Verkürzte Meldefristen für Infektionen
Als Konsequenz aus der EHEC-Epidemie will das Bundesgesundheitsministerium die im Infektionsschutzgesetz vorgesehenen Meldefristen erheblich verkürzen. Dazu ist eine Novelle des Infektionsschutzgesetzes vorgesehen.
Ärzte müssen Verdachtsfälle binnen 24 Stunden melden
Drei Wochen, nachdem das Robert-Koch-Institut den EHEC-Ausbruch in Deutschland für beendet erklärt hat, zieht jetzt das Bundesgesundheitsministerium Konsequenzen aus der gefährlichen Epidemie. Die im Infektionsschutzgesetz vorgesehenen Meldefristen werden erheblich verkürzt. Künftig müssen Ärzte innerhalb von 24 Stunden das Gesundheitsamt informieren.
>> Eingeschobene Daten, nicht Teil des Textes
**src/rtl/cos_req_scheduler.sv**
```systemverilog
// Round-robin scheduler sharing one iterative cosine engine between two requesters.
// A watchdog turns a hung engine into an error response so requesters never deadlock.
module cos_req_scheduler #(
   parameter int unsigned START_CYCLES = 4,
   parameter int unsigned TIMEOUT      = 1023,
   parameter int unsigned CNT_W        = 10
) (
   input  logic       clk,
   input  logic       rst,
   input  logic       req0_valid,
   input  logic [9:0] req0_x,
   input  logic [7:0] req0_y,
   output logic       req0_ready,
   input  logic       req1_valid,
   input  logic [9:0] req1_x,
   input  logic [7:0] req1_y,
   output logic       req1_ready,
   output logic       rsp0_valid,
   output logic       rsp1_valid,
   output logic [1:0] rsp_intpart,
   output logic [7:0] rsp_fracpart,
   output logic       rsp_err,
   output logic       busy,
   output logic       eng_start,
   output logic [9:0] eng_x,
   output logic [7:0] eng_y,
   input  logic [1:0] eng_intpart,
   input  logic [7:0] eng_fracpart,
   input  logic       eng_done
);

   localparam int unsigned SC_W = (START_CYCLES > 1) ? $clog2(START_CYCLES) : 1;
   localparam logic [SC_W-1:0]  SC_LAST = SC_W'(START_CYCLES - 1);
   localparam logic [CNT_W-1:0] WD_LAST = CNT_W'(TIMEOUT - 1);

   typedef enum logic [2:0] {
      IDLE,
      START,
      WAIT_ACK,
      WAIT_DONE,
      RESP
   } state_t;

   state_t           state;
   logic             prio;      // 1: req1 wins a tie
   logic             gnt1;      // operation in flight belongs to req1
   logic [SC_W-1:0]  scnt;
   logic [CNT_W-1:0] wdog;
   logic             acc0;
   logic             acc1;
   logic             wd_exp;

   always_comb begin
      acc0 = 1'b0;
      acc1 = 1'b0;
      if (!rst && state == IDLE) begin
         acc0 = req0_valid && (!req1_valid || !prio);
         acc1 = req1_valid && (!req0_valid || prio);
      end
   end

   assign req0_ready = acc0;
   assign req1_ready = acc1;
   // Expires on the TIMEOUT-th cycle spent in WAIT_ACK/WAIT_DONE
   assign wd_exp     = (wdog == WD_LAST);

   always_ff @(posedge clk) begin
      if (rst) begin
         state        <= IDLE;
         prio         <= 1'b0;
         gnt1         <= 1'b0;
         scnt         <= '0;
         wdog         <= '0;
         eng_start    <= 1'b0;
         eng_x        <= '0;
         eng_y        <= '0;
         rsp0_valid   <= 1'b0;
         rsp1_valid   <= 1'b0;
         rsp_intpart  <= '0;
         rsp_fracpart <= '0;
         rsp_err      <= 1'b0;
         busy         <= 1'b0;
      end else begin
         case (state)
            IDLE: begin
               if (acc0 || acc1) begin
                  eng_x     <= acc1 ? req1_x : req0_x;
                  eng_y     <= acc1 ? req1_y : req0_y;
                  gnt1      <= acc1;
                  prio      <= acc0;
                  scnt      <= '0;
                  eng_start <= 1'b1;
                  busy      <= 1'b1;
                  state     <= START;
               end
            end
            START: begin
               if (scnt == SC_LAST) begin
                  eng_start <= 1'b0;
                  wdog      <= '0;
                  state     <= WAIT_ACK;
               end else begin
                  scnt <= scnt + 1'b1;
               end
            end
            WAIT_ACK: begin
               wdog <= wdog + 1'b1;
               if (wd_exp) begin
                  rsp_intpart  <= '0;
                  rsp_fracpart <= '0;
                  rsp_err      <= 1'b1;
                  rsp0_valid   <= !gnt1;
                  rsp1_valid   <= gnt1;
                  state        <= RESP;
               end else if (!eng_done) begin
                  state <= WAIT_DONE;
               end
            end
            WAIT_DONE: begin
               wdog <= wdog + 1'b1;
               if (eng_done) begin
                  rsp_intpart  <= eng_intpart;
                  rsp_fracpart <= eng_fracpart;
                  rsp_err      <= 1'b0;
                  rsp0_valid   <= !gnt1;
                  rsp1_valid   <= gnt1;
                  state        <= RESP;
               end else if (wd_exp) begin
                  rsp_intpart  <= '0;
                  rsp_fracpart <= '0;
                  rsp_err      <= 1'b1;
                  rsp0_valid   <= !gnt1;
                  rsp1_valid   <= gnt1;
                  state        <= RESP;
               end
            end
            RESP: begin
               rsp0_valid <= 1'b0;
               rsp1_valid <= 1'b0;
               busy       <= 1'b0;
               state      <= IDLE;
            end
            default: state <= IDLE;
         endcase
      end
   end

endmodule

```
[src/rtl/i2c_pkg.sv]
// rtl/i2c_pkg.sv - shared constants and FSM state encoding for the I2C write master
package i2c_pkg;

    localparam int   BYTE_W     = 8;
    localparam int   MAX_BYTES  = 5;
    localparam int   ADDR_W     = 7;
    localparam logic I2C_WR_BIT = 1'b0;

    typedef logic [2:0] state_t;

    localparam state_t ST_IDLE  = 3'd0;
    localparam state_t ST_WAIT  = 3'd1;
    localparam state_t ST_START = 3'd2;
    localparam state_t ST_SHIFT = 3'd3;
    localparam state_t ST_ACK   = 3'd4;
    localparam state_t ST_STOP  = 3'd5;
    localparam state_t ST_DONE  = 3'd6;

    function automatic int frame_bytes(input int reg_w, input int data_w);
        return 1 + reg_w / BYTE_W + data_w / BYTE_W;
    endfunction

endpackage

[src/rtl/i2c_wr_master_if.sv]
// rtl/i2c_wr_master_if.sv - request, phase and open-drain bus signals of the I2C write master
interface i2c_wr_master_if
    import i2c_pkg::*;
#(
    parameter int REG_W  = 8,
    parameter int DATA_W = 8
) ();

    logic              i_scl_ph;
    logic              i_sda_ph;
    logic              start;
    logic [ADDR_W-1:0] dev_addr;
    logic [REG_W-1:0]  reg_addr;
    logic [DATA_W-1:0] wr_data;
    logic              sda_i;
    logic              scl;
    logic              sda_oen;
    logic              busy;
    logic              done;
    logic              ack_err;

    modport master (
        input  i_scl_ph, i_sda_ph, start, dev_addr, reg_addr, wr_data, sda_i,
        output scl, sda_oen, busy, done, ack_err
    );

    modport slave (
        output i_scl_ph, i_sda_ph, start, dev_addr, reg_addr, wr_data, sda_i,
        input  scl, sda_oen, busy, done, ack_err
    );

endinterface

[src/rtl/i2c_phase_edge.sv]
// rtl/i2c_phase_edge.sv - registers a divider phase level and emits 1-cycle rise/fall pulses
module i2c_phase_edge (
    input  logic clk,
    input  logic rst_n,
    input  logic lvl_i,
    output logic lvl_o,
    output logic rise_o,
    output logic fall_o
);

    logic cur_q;
    logic prev_q;

    always_ff @(posedge clk or negedge rst_n) begin
        if (!rst_n) begin
            cur_q  <= 1'b0;
            prev_q <= 1'b0;
        end else begin
            cur_q  <= lvl_i;
            prev_q <= cur_q;
        end
    end

    assign lvl_o  = cur_q;
    assign rise_o = cur_q & ~prev_q;
    assign fall_o = ~cur_q & prev_q;

endmodule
Damit wird die Meldung per Briefpost faktisch ausgeschlossen. Auch die Übermittlung von den Gesundheitsämtern über die Landesmeldestellen zum Robert-Koch-Institut will Minister Daniel Bahr (FDP) deutlich beschleunigen. Sie darf künftig nicht mehr bis zu 16 Tage dauern, sondern nur noch höchstens 3 Tage. Für die Zukunft strebt der Minister eine Datenbank-Lösung an.
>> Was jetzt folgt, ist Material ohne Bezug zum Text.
**config.mk**
```make
export PLATFORM = sky130hd
export DESIGN_NAME = seq_divider_flat
export DESIGN_NICKNAME = d
export VERILOG_FILES = /design/src/rtl/seq_divider_if.sv /design/src/rtl/seq_divider.sv /design/src/flat_wrapper.sv
export SDC_FILE = /design/constraint.sdc
export NUM_CORES = 1
export LEC_CHECK = 0
export BUFFER_PORTS_ARGS = -buffer_cell sky130_fd_sc_hd__buf_2
export CORE_UTILIZATION = 60
export CTS_BUF_LIST = sky130_fd_sc_hd__clkbuf_4 sky130_fd_sc_hd__clkbuf_8
export DETAILED_ROUTE_END_ITERATION = 6
export HOLD_SLACK_MARGIN = 0.15
export PLACE_DENSITY = 0.94
export SLEW_MARGIN = 10
export SYNTH_ARGS = -nofsm -noshare
export SYNTH_HDL_FRONTEND = slang
export SYNTH_SLANG_ARGS = --single-unit
```
**constraint.sdc**
```tcl
create_clock -name clk -period 5.1 [get_ports clk]
set_input_delay 0.255 -clock clk [delete_from_list [all_inputs] [get_ports clk]]
set_output_delay 0.255 -clock clk [all_outputs]
set_load 0.02 [all_outputs]
```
Das Robert-Koch-Institut ist die zentrale Einrichtung der Bundesregierung auf dem Gebiet der Krankheitsüberwachung. Das schleppende Meldewesen hatte sich als Schwachpunkt in der EHEC-Epidemie herausgestellt. Die Novelle des Infektionsschutzgesetzes soll am 31. August im Kabinett beschlossen werden.